La local Katinka Hosszu y el británico Adam Peaty compartieron los reflectores ayer en el segundo día de competencias del Mundial de natación.
Peaty se llevó la victoria en los 100 metros pecho, mientras que la sueca Sarah Sjostrom quedó muy cerca de romper su propio récord mundial en los 100 metros mariposa.
La dama de hierro húngara no decepcionó en casa al alzarse con una electrizante victoria en la final de la prueba individual de 200 metros combinados de mujeres, apoyada por un público que siempre se mantuvo de pie y no dejó de ondear la bandera en la Arena Duna.
La tricampeona olímpica de 28 años dominó de principio a fin en la carrera de cuatro tipos de nado, cerrando con estilo libre y un tiempo de dos minutos y siete segundos. La japonesa Yui Ohashi se colgó la plata y la estadounidense Madisyn Cox se tuvo que conformar con el bronce.

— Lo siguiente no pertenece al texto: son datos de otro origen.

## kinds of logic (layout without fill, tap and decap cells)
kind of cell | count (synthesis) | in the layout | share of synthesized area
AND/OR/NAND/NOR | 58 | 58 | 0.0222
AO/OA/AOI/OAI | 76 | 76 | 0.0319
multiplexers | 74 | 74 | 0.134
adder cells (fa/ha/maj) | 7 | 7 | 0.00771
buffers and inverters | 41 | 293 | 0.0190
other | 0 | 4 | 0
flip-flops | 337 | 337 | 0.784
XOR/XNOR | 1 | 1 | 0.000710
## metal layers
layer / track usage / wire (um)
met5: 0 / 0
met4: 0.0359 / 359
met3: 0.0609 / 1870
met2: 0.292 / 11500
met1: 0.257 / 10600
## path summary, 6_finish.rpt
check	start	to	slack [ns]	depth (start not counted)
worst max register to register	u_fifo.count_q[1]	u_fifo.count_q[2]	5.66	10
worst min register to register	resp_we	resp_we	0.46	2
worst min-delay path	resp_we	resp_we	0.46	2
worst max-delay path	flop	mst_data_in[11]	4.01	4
===== src/rtl/se_lookup_arbiter_pkg.sv =====
// Shared definitions for the search-engine lookup arbiter: FSM state
// encoding, key/result widths, the latched key record and the
// round-robin pointer advance helper.
package se_arb_pkg;

  localparam int MAC_W  = 48;
  localparam int HASH_W = 12;
  localparam int RES_W  = 16;

  localparam logic [1:0] ST_IDLE = 2'd0;
  localparam logic [1:0] ST_WAIT = 2'd1;
  localparam logic [1:0] ST_REL  = 2'd2;

  typedef struct packed {
    logic [MAC_W-1:0]  dmac;
    logic [MAC_W-1:0]  smac;
    logic [HASH_W-1:0] hash;
  } se_key_t;

  // Pointer value that gives the requester after g first look next time.
  function automatic logic [2:0] rr_next(input logic [2:0] g, input int n);
    return 3'((int'(g) + 1) % n);
  endfunction

endpackage
===== src/rtl/p6_instr_dec.sv =====
// Splits the instruction register into fields and sign-extends the 5/8-bit immediates.
// Latency: purely combinational.
// Backpressure: none; follows IR continuously.
module p6_instr_dec
  import p6_isa_pkg::*;
(
  input  logic [15:0] ir,
  output ir_fields_t  fields,
  output logic [15:0] sximm5,
  output logic [15:0] sximm8
);

  assign fields = ir_fields_t'(ir);
  assign sximm5 = {{11{ir[4]}}, ir[4:0]};
  assign sximm8 = {{8{ir[7]}}, ir[7:0]};

endmodule


===== src/rtl/p6_controller.sv =====
// p6 control stage: instruction register plus Moore FSM driving the datapath strobes.
// Latency: MOV imm 3 edges, MOV reg/MVN/CMP 5, ADD/AND 6, from the s-sampling edge back to WAIT.
// Backpressure: w=0 while busy; s and load are ignored outside WAIT.
module p6_controller
  import p6_isa_pkg::*;
(
  input  logic        clk,
  input  logic        reset_n,
  input  logic        s,
  input  logic        load,
  input  logic [15:0] in,
  output logic        w,
  output logic [2:0]  readnum,
  output logic [2:0]  writenum,
  output logic        write,
  output logic        loada,
  output logic        loadb,
  output logic        loadc,
  output logic        loads,
  output logic        asel,
  output logic        bsel,
  output logic [1:0]  vsel,
  output logic [1:0]  shift,
  output logic [1:0]  ALUop,
  output logic [15:0] sximm5,
  output logic [15:0] sximm8
);

  state_t     state;
  logic [15:0] ir;
  ir_fields_t f;

  logic write_raw, loada_raw, loadb_raw, loadc_raw, loads_raw, asel_raw;

  p6_instr_dec u_dec (
    .ir     (ir),
    .fields (f),
    .sximm5 (sximm5),
    .sximm8 (sximm8)
  );

  // IR capture and state sequencing; reset aborts any instruction and clears IR
  always_ff @(posedge clk) begin
    if (!reset_n) begin
      state <= S_WAIT;
      ir    <= '0;
    end else begin
      if (state == S_WAIT && load) ir <= in;
      case (state)
        S_WAIT:   if (s) state <= S_DECODE;
        S_DECODE: begin
          if (f.opcode == OP_MOV && f.op == MOV_IMM)
            state <= S_WR_IMM;
          else if ((f.opcode == OP_MOV && f.op == MOV_REG) ||
                   (f.opcode == OP_ALU && f.op == ALU_MVN))
            state <= S_GET_B;
          else if (f.opcode == OP_ALU)
            state <= S_GET_A;
          else
            state <= S_WAIT;
        end
        S_WR_IMM:  state <= S_WAIT;
        S_GET_A:   state <= S_GET_B;
        S_GET_B:   state <= S_COMPUTE;
        S_COMPUTE: state <= (f.opcode == OP_ALU && f.op == ALU_CMP) ? S_WAIT : S_WR_REG;
        S_WR_REG:  state <= S_WAIT;
        default:   state <= S_WAIT;
      endcase
    end
  end

  // Moore output decode from state and IR fields
  always_comb begin
    w         = 1'b0;
    readnum   = 3'd0;
    writenum  = 3'd0;
    write_raw = 1'b0;
    loada_raw = 1'b0;
    loadb_raw = 1'b0;
    loadc_raw = 1'b0;
    loads_raw = 1'b0;
    asel_raw  = 1'b0;
    vsel      = VSEL_C;
    shift     = 2'b00;
    ALUop     = ALUOP_ADD;
    case (state)
      S_WAIT:  w = 1'b1;
      S_WR_IMM: begin
        writenum  = f.rn;
        vsel      = VSEL_IMM8;
        write_raw = 1'b1;
      end
      S_GET_A: begin
        readnum   = f.rn;
        loada_raw = 1'b1;
      end
      S_GET_B: begin
        readnum   = f.rm;
        loadb_raw = 1'b1;
      end
      S_COMPUTE: begin
        shift = f.sh;
        if (f.opcode == OP_MOV) begin
          asel_raw = 1'b1;
          ALUop    = ALUOP_ADD;
        end else begin
          ALUop = f.op;
        end
        if (f.opcode == OP_ALU && f.op == ALU_CMP) loads_raw = 1'b1;
        else                                       loadc_raw = 1'b1;
      end
      S_WR_REG: begin
        writenum  = f.rd;
        vsel      = VSEL_C;
        write_raw = 1'b1;
      end
      default: ;
    endcase
  end

  // Strobes are held off while reset is asserted so the reset edge can never write
  assign write = write_raw & reset_n;
  assign loada = loada_raw & reset_n;
  assign loadb = loadb_raw & reset_n;
  assign loadc = loadc_raw & reset_n;
  assign loads = loads_raw & reset_n;
  assign asel  = asel_raw  & reset_n;
  assign bsel  = 1'b0;

endmodule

Ahora luciendo un enorme tatuaje de león en su brazo izquierdo, Peaty llegó a la mitad de la competencia por debajo de la marca mundial que él mismo estableció en los Juegos Olímpicos de Río 2016, pero se retrasó un poco en el regreso para parar el reloj en 57.47 segundos. La estrella británica no alcanzó su marca de 57.13 pero registró el segundo mejor tiempo de todos los tiempos en la prueba. La plata fue para el estadounidense Kevin Cordes y el ruso Kirill Prigoda se colgó el bronce.